*Data*:

┏━━

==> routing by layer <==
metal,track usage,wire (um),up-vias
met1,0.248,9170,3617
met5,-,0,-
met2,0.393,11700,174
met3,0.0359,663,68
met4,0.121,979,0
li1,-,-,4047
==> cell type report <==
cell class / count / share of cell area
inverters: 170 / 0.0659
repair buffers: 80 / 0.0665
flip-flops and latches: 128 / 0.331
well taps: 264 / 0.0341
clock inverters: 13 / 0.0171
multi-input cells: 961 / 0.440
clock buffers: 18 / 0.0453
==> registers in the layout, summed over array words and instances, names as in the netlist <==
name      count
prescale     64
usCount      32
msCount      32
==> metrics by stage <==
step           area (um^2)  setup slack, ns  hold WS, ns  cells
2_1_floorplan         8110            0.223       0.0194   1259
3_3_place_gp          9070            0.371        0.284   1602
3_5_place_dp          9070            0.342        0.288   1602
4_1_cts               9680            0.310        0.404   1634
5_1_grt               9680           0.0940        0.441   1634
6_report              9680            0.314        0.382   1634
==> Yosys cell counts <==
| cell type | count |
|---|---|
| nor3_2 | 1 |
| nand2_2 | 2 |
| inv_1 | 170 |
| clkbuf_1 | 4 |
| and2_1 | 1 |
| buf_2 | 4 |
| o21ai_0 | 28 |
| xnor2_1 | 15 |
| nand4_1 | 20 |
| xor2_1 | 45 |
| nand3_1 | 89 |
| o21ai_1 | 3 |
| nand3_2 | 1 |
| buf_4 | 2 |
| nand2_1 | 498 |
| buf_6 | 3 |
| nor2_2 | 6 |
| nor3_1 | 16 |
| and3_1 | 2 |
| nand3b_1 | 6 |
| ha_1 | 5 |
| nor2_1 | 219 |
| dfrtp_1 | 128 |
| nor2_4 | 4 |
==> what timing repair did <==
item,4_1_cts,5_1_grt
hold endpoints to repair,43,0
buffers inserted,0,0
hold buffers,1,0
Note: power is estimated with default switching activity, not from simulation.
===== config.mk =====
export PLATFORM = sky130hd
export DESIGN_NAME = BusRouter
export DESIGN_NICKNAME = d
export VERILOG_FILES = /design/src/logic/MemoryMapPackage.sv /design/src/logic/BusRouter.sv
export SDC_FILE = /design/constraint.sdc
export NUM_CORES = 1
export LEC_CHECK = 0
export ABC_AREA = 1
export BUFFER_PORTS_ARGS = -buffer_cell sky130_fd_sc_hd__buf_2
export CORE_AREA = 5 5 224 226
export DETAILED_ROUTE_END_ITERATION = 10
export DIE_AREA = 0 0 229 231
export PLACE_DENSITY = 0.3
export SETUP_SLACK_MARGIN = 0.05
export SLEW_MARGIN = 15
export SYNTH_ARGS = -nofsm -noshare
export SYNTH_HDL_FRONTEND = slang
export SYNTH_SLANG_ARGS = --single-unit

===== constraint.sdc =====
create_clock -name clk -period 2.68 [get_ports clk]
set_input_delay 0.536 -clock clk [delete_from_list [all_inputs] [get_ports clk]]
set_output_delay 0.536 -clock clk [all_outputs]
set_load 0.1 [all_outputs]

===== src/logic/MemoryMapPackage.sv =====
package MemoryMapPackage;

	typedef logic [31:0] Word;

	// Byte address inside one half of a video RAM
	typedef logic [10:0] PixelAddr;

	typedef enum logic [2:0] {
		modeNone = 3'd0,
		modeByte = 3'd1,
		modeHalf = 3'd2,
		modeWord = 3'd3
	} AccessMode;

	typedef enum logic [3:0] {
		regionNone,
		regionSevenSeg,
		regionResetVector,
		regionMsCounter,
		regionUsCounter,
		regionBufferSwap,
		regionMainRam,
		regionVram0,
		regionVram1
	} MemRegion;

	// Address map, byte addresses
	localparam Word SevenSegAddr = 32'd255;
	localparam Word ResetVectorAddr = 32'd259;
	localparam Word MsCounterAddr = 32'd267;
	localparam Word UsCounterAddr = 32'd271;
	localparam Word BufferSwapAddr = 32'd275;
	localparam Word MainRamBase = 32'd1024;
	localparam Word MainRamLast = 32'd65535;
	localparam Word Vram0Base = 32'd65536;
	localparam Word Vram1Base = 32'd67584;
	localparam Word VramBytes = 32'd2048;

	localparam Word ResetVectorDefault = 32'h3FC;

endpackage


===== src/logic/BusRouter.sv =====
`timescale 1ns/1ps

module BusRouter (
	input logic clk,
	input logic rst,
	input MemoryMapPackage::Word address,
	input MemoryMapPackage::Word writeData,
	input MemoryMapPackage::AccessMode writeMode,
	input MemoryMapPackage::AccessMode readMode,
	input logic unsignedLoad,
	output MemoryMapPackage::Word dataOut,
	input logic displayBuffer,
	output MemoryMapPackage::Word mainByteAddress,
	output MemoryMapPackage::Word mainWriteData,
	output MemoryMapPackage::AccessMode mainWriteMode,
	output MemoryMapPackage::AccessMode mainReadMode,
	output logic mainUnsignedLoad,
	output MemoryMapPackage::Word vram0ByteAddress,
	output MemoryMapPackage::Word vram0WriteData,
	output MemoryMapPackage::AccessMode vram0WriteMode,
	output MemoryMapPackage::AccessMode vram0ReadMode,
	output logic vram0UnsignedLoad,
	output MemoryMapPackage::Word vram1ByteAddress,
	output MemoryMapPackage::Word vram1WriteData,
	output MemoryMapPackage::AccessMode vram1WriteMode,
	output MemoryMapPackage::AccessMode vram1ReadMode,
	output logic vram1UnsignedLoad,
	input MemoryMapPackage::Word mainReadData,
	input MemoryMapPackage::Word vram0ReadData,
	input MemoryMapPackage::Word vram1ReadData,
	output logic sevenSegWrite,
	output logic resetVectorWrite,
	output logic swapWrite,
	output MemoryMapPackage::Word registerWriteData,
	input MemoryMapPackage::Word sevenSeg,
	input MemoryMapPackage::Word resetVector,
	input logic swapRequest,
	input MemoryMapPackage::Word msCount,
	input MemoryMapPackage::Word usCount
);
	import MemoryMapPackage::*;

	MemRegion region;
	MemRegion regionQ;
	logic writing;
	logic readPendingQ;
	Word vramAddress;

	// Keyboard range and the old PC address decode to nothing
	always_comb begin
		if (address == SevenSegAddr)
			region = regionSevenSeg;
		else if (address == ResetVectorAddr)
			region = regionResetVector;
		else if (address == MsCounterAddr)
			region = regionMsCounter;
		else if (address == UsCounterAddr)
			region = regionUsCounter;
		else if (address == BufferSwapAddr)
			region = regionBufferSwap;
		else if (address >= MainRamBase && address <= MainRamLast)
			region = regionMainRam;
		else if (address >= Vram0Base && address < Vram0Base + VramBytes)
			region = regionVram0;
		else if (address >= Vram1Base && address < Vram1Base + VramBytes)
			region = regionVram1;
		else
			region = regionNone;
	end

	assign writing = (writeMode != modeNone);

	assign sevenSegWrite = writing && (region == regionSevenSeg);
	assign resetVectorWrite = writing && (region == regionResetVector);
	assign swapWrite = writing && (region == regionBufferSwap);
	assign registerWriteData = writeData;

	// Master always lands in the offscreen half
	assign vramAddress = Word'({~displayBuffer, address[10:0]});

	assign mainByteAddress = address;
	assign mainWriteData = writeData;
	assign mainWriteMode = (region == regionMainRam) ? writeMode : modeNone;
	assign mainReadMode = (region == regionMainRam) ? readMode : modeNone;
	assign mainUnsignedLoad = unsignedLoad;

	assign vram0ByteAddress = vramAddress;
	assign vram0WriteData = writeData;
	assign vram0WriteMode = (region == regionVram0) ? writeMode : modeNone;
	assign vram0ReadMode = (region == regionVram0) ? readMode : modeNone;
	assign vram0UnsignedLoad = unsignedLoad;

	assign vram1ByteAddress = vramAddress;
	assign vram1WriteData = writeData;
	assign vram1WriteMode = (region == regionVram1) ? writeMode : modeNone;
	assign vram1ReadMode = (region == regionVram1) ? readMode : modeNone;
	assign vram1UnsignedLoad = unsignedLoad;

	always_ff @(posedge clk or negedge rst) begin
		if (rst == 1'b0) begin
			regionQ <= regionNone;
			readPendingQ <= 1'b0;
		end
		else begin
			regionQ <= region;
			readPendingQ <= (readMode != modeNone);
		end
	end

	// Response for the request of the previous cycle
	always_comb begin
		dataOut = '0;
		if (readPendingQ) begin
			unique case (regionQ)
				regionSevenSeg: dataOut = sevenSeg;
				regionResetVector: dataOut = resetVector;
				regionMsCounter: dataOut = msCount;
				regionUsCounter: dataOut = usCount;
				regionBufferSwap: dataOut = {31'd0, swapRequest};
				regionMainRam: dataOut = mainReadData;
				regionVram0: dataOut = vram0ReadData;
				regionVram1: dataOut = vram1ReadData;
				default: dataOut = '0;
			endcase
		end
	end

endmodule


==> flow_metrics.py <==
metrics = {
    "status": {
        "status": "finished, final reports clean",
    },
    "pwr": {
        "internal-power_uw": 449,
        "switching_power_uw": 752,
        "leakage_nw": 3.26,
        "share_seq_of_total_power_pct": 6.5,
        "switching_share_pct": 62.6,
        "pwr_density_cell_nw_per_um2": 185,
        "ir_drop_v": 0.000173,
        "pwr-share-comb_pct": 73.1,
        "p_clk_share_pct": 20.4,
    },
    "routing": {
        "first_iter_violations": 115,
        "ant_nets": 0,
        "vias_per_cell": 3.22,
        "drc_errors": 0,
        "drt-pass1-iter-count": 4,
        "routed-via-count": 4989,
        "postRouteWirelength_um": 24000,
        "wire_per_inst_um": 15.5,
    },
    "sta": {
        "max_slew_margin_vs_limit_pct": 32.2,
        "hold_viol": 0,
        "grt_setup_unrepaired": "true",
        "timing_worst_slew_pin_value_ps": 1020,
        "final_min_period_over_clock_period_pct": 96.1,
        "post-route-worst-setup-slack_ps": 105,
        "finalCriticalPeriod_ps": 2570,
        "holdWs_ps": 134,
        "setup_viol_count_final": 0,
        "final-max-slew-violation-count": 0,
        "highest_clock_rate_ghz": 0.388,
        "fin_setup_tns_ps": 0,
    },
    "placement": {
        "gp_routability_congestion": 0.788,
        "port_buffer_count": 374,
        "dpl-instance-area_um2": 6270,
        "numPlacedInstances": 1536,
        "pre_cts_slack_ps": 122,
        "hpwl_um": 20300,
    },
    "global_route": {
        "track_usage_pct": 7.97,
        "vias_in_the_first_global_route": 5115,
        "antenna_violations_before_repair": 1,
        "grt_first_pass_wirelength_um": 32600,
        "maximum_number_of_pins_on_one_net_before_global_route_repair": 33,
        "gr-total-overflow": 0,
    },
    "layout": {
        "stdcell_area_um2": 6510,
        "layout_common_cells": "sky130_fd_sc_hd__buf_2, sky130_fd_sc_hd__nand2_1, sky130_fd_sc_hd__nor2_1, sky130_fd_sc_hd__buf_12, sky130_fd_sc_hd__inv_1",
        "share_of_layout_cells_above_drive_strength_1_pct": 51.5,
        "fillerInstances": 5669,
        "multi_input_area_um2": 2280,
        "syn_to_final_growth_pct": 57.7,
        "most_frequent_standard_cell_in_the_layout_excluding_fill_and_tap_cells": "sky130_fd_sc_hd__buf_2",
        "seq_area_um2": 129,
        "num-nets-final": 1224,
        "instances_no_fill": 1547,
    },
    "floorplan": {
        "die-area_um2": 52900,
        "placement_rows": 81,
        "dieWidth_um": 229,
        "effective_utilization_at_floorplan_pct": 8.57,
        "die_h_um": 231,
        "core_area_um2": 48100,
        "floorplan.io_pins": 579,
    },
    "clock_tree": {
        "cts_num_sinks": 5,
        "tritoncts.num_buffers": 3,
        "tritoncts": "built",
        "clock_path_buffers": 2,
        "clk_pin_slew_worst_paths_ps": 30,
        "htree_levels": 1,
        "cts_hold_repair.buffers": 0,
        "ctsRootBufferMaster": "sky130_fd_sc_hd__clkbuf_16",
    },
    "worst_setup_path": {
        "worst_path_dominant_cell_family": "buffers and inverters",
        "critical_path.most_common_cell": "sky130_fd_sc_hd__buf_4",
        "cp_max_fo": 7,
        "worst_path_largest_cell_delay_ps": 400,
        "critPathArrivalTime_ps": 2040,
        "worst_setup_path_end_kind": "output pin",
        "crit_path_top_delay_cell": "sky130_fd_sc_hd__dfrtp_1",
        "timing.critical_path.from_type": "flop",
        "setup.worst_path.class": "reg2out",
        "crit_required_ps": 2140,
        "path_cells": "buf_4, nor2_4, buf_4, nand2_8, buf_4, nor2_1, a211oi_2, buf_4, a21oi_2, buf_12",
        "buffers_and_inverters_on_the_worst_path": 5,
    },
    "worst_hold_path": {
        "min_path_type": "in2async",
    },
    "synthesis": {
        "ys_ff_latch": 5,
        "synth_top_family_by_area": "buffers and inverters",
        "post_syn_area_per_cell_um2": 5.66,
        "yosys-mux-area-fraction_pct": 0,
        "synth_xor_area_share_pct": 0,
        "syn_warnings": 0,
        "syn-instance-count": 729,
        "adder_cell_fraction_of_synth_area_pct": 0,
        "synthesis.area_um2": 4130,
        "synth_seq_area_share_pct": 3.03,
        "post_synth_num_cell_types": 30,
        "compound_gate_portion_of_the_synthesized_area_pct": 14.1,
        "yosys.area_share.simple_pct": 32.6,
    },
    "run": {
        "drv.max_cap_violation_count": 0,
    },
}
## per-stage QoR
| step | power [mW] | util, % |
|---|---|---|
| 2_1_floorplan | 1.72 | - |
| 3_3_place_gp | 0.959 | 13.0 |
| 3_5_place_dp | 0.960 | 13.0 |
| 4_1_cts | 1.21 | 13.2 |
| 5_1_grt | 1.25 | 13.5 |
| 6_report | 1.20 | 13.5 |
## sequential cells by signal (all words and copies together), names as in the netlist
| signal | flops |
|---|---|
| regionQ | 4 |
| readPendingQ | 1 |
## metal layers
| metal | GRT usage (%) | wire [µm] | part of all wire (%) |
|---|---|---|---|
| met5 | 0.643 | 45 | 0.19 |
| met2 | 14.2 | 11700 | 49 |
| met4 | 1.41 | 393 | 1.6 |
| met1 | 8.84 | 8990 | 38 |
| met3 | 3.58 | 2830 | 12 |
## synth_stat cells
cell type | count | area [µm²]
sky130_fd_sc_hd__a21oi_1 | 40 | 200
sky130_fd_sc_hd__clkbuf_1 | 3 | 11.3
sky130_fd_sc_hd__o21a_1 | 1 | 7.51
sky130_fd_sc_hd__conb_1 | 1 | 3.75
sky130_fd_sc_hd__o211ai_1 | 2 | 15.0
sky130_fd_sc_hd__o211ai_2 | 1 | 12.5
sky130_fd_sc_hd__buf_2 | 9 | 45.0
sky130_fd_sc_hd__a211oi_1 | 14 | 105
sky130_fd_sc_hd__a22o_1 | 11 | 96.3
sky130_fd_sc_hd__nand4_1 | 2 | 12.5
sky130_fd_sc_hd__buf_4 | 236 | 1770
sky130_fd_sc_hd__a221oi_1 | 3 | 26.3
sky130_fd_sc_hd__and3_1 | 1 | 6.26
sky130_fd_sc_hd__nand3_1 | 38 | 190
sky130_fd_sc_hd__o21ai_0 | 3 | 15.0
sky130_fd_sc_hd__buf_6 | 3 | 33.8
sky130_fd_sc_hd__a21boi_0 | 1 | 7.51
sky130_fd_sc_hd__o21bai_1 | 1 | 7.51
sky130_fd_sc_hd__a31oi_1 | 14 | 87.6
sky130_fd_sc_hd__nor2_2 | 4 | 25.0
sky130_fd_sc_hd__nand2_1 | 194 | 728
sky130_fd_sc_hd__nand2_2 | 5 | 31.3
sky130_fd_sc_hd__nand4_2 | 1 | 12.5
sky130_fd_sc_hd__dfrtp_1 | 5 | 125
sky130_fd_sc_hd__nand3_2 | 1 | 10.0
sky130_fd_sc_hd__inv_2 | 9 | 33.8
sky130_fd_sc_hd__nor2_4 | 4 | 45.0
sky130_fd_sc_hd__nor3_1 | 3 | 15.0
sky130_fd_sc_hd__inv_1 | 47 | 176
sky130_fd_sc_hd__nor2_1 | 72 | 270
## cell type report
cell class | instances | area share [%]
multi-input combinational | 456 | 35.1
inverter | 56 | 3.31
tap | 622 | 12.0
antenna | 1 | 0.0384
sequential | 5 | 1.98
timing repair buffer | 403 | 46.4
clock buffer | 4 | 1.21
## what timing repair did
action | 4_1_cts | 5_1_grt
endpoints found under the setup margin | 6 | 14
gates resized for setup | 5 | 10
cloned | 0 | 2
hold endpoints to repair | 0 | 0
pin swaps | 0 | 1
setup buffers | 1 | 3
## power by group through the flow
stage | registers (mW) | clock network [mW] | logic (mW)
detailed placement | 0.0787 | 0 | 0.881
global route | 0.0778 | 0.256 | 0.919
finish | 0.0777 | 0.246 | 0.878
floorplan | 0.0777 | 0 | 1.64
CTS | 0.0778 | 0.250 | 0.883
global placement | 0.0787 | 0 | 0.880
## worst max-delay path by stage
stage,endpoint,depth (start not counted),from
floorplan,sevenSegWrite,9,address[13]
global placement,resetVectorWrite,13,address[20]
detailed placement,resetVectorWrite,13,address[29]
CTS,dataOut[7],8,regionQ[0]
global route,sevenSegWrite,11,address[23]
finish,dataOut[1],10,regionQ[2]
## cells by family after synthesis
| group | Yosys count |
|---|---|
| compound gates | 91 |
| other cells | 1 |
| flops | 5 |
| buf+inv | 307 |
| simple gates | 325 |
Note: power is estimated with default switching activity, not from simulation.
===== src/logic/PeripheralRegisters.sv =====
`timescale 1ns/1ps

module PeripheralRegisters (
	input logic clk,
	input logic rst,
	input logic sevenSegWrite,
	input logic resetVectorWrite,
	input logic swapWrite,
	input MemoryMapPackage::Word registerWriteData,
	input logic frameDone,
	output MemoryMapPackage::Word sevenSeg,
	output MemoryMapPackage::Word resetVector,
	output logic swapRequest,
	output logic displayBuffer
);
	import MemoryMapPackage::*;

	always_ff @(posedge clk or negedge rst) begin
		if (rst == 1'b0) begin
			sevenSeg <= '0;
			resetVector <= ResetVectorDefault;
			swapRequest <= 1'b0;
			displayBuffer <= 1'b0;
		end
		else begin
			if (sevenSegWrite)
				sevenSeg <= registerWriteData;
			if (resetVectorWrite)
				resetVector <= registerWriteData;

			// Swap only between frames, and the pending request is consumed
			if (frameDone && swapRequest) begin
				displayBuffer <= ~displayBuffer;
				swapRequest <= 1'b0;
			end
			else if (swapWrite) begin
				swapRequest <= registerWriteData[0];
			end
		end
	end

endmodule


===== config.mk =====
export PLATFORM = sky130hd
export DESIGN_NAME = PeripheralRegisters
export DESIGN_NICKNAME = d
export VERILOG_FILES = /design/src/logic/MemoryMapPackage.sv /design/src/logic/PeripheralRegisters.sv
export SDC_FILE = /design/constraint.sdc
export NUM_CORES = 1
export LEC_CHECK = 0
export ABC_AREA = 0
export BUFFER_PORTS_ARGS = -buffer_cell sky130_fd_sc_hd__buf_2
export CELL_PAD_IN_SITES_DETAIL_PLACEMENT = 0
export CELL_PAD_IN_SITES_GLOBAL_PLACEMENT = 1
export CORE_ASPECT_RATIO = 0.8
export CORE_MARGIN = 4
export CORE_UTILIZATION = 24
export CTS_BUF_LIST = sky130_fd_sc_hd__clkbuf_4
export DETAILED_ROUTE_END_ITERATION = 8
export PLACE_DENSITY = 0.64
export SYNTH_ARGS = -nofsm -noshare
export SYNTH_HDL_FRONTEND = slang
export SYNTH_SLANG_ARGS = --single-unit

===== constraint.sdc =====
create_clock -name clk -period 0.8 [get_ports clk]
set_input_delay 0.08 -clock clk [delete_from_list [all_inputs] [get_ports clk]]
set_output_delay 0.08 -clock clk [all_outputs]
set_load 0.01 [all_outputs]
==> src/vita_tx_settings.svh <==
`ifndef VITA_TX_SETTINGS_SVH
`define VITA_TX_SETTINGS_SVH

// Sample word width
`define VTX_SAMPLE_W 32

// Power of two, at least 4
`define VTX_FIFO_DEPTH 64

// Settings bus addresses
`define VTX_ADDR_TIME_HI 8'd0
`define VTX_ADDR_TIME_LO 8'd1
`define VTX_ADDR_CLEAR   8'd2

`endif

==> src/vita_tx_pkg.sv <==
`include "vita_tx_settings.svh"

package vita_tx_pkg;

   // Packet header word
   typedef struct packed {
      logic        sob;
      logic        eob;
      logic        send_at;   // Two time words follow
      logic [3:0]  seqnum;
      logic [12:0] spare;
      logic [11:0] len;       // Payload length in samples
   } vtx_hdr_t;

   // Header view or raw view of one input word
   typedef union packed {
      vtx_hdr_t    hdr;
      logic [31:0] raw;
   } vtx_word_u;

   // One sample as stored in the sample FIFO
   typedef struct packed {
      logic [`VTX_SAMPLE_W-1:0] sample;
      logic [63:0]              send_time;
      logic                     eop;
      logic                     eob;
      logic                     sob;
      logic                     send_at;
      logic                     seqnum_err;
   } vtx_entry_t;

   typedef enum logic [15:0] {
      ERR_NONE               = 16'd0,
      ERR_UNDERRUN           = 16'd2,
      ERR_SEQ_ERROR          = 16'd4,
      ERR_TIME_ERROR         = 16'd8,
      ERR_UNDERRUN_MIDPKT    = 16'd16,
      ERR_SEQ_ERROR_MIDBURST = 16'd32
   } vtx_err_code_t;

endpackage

┗━━

*Required action*: Check every line of the data above for the string "regionMainRam", and copy those that have it.

*Worked solution*:
		regionMainRam,
			region = regionMainRam;
	assign mainWriteMode = (region == regionMainRam) ? writeMode : modeNone;
	assign mainReadMode = (region == regionMainRam) ? readMode : modeNone;
				regionMainRam: dataOut = mainReadData;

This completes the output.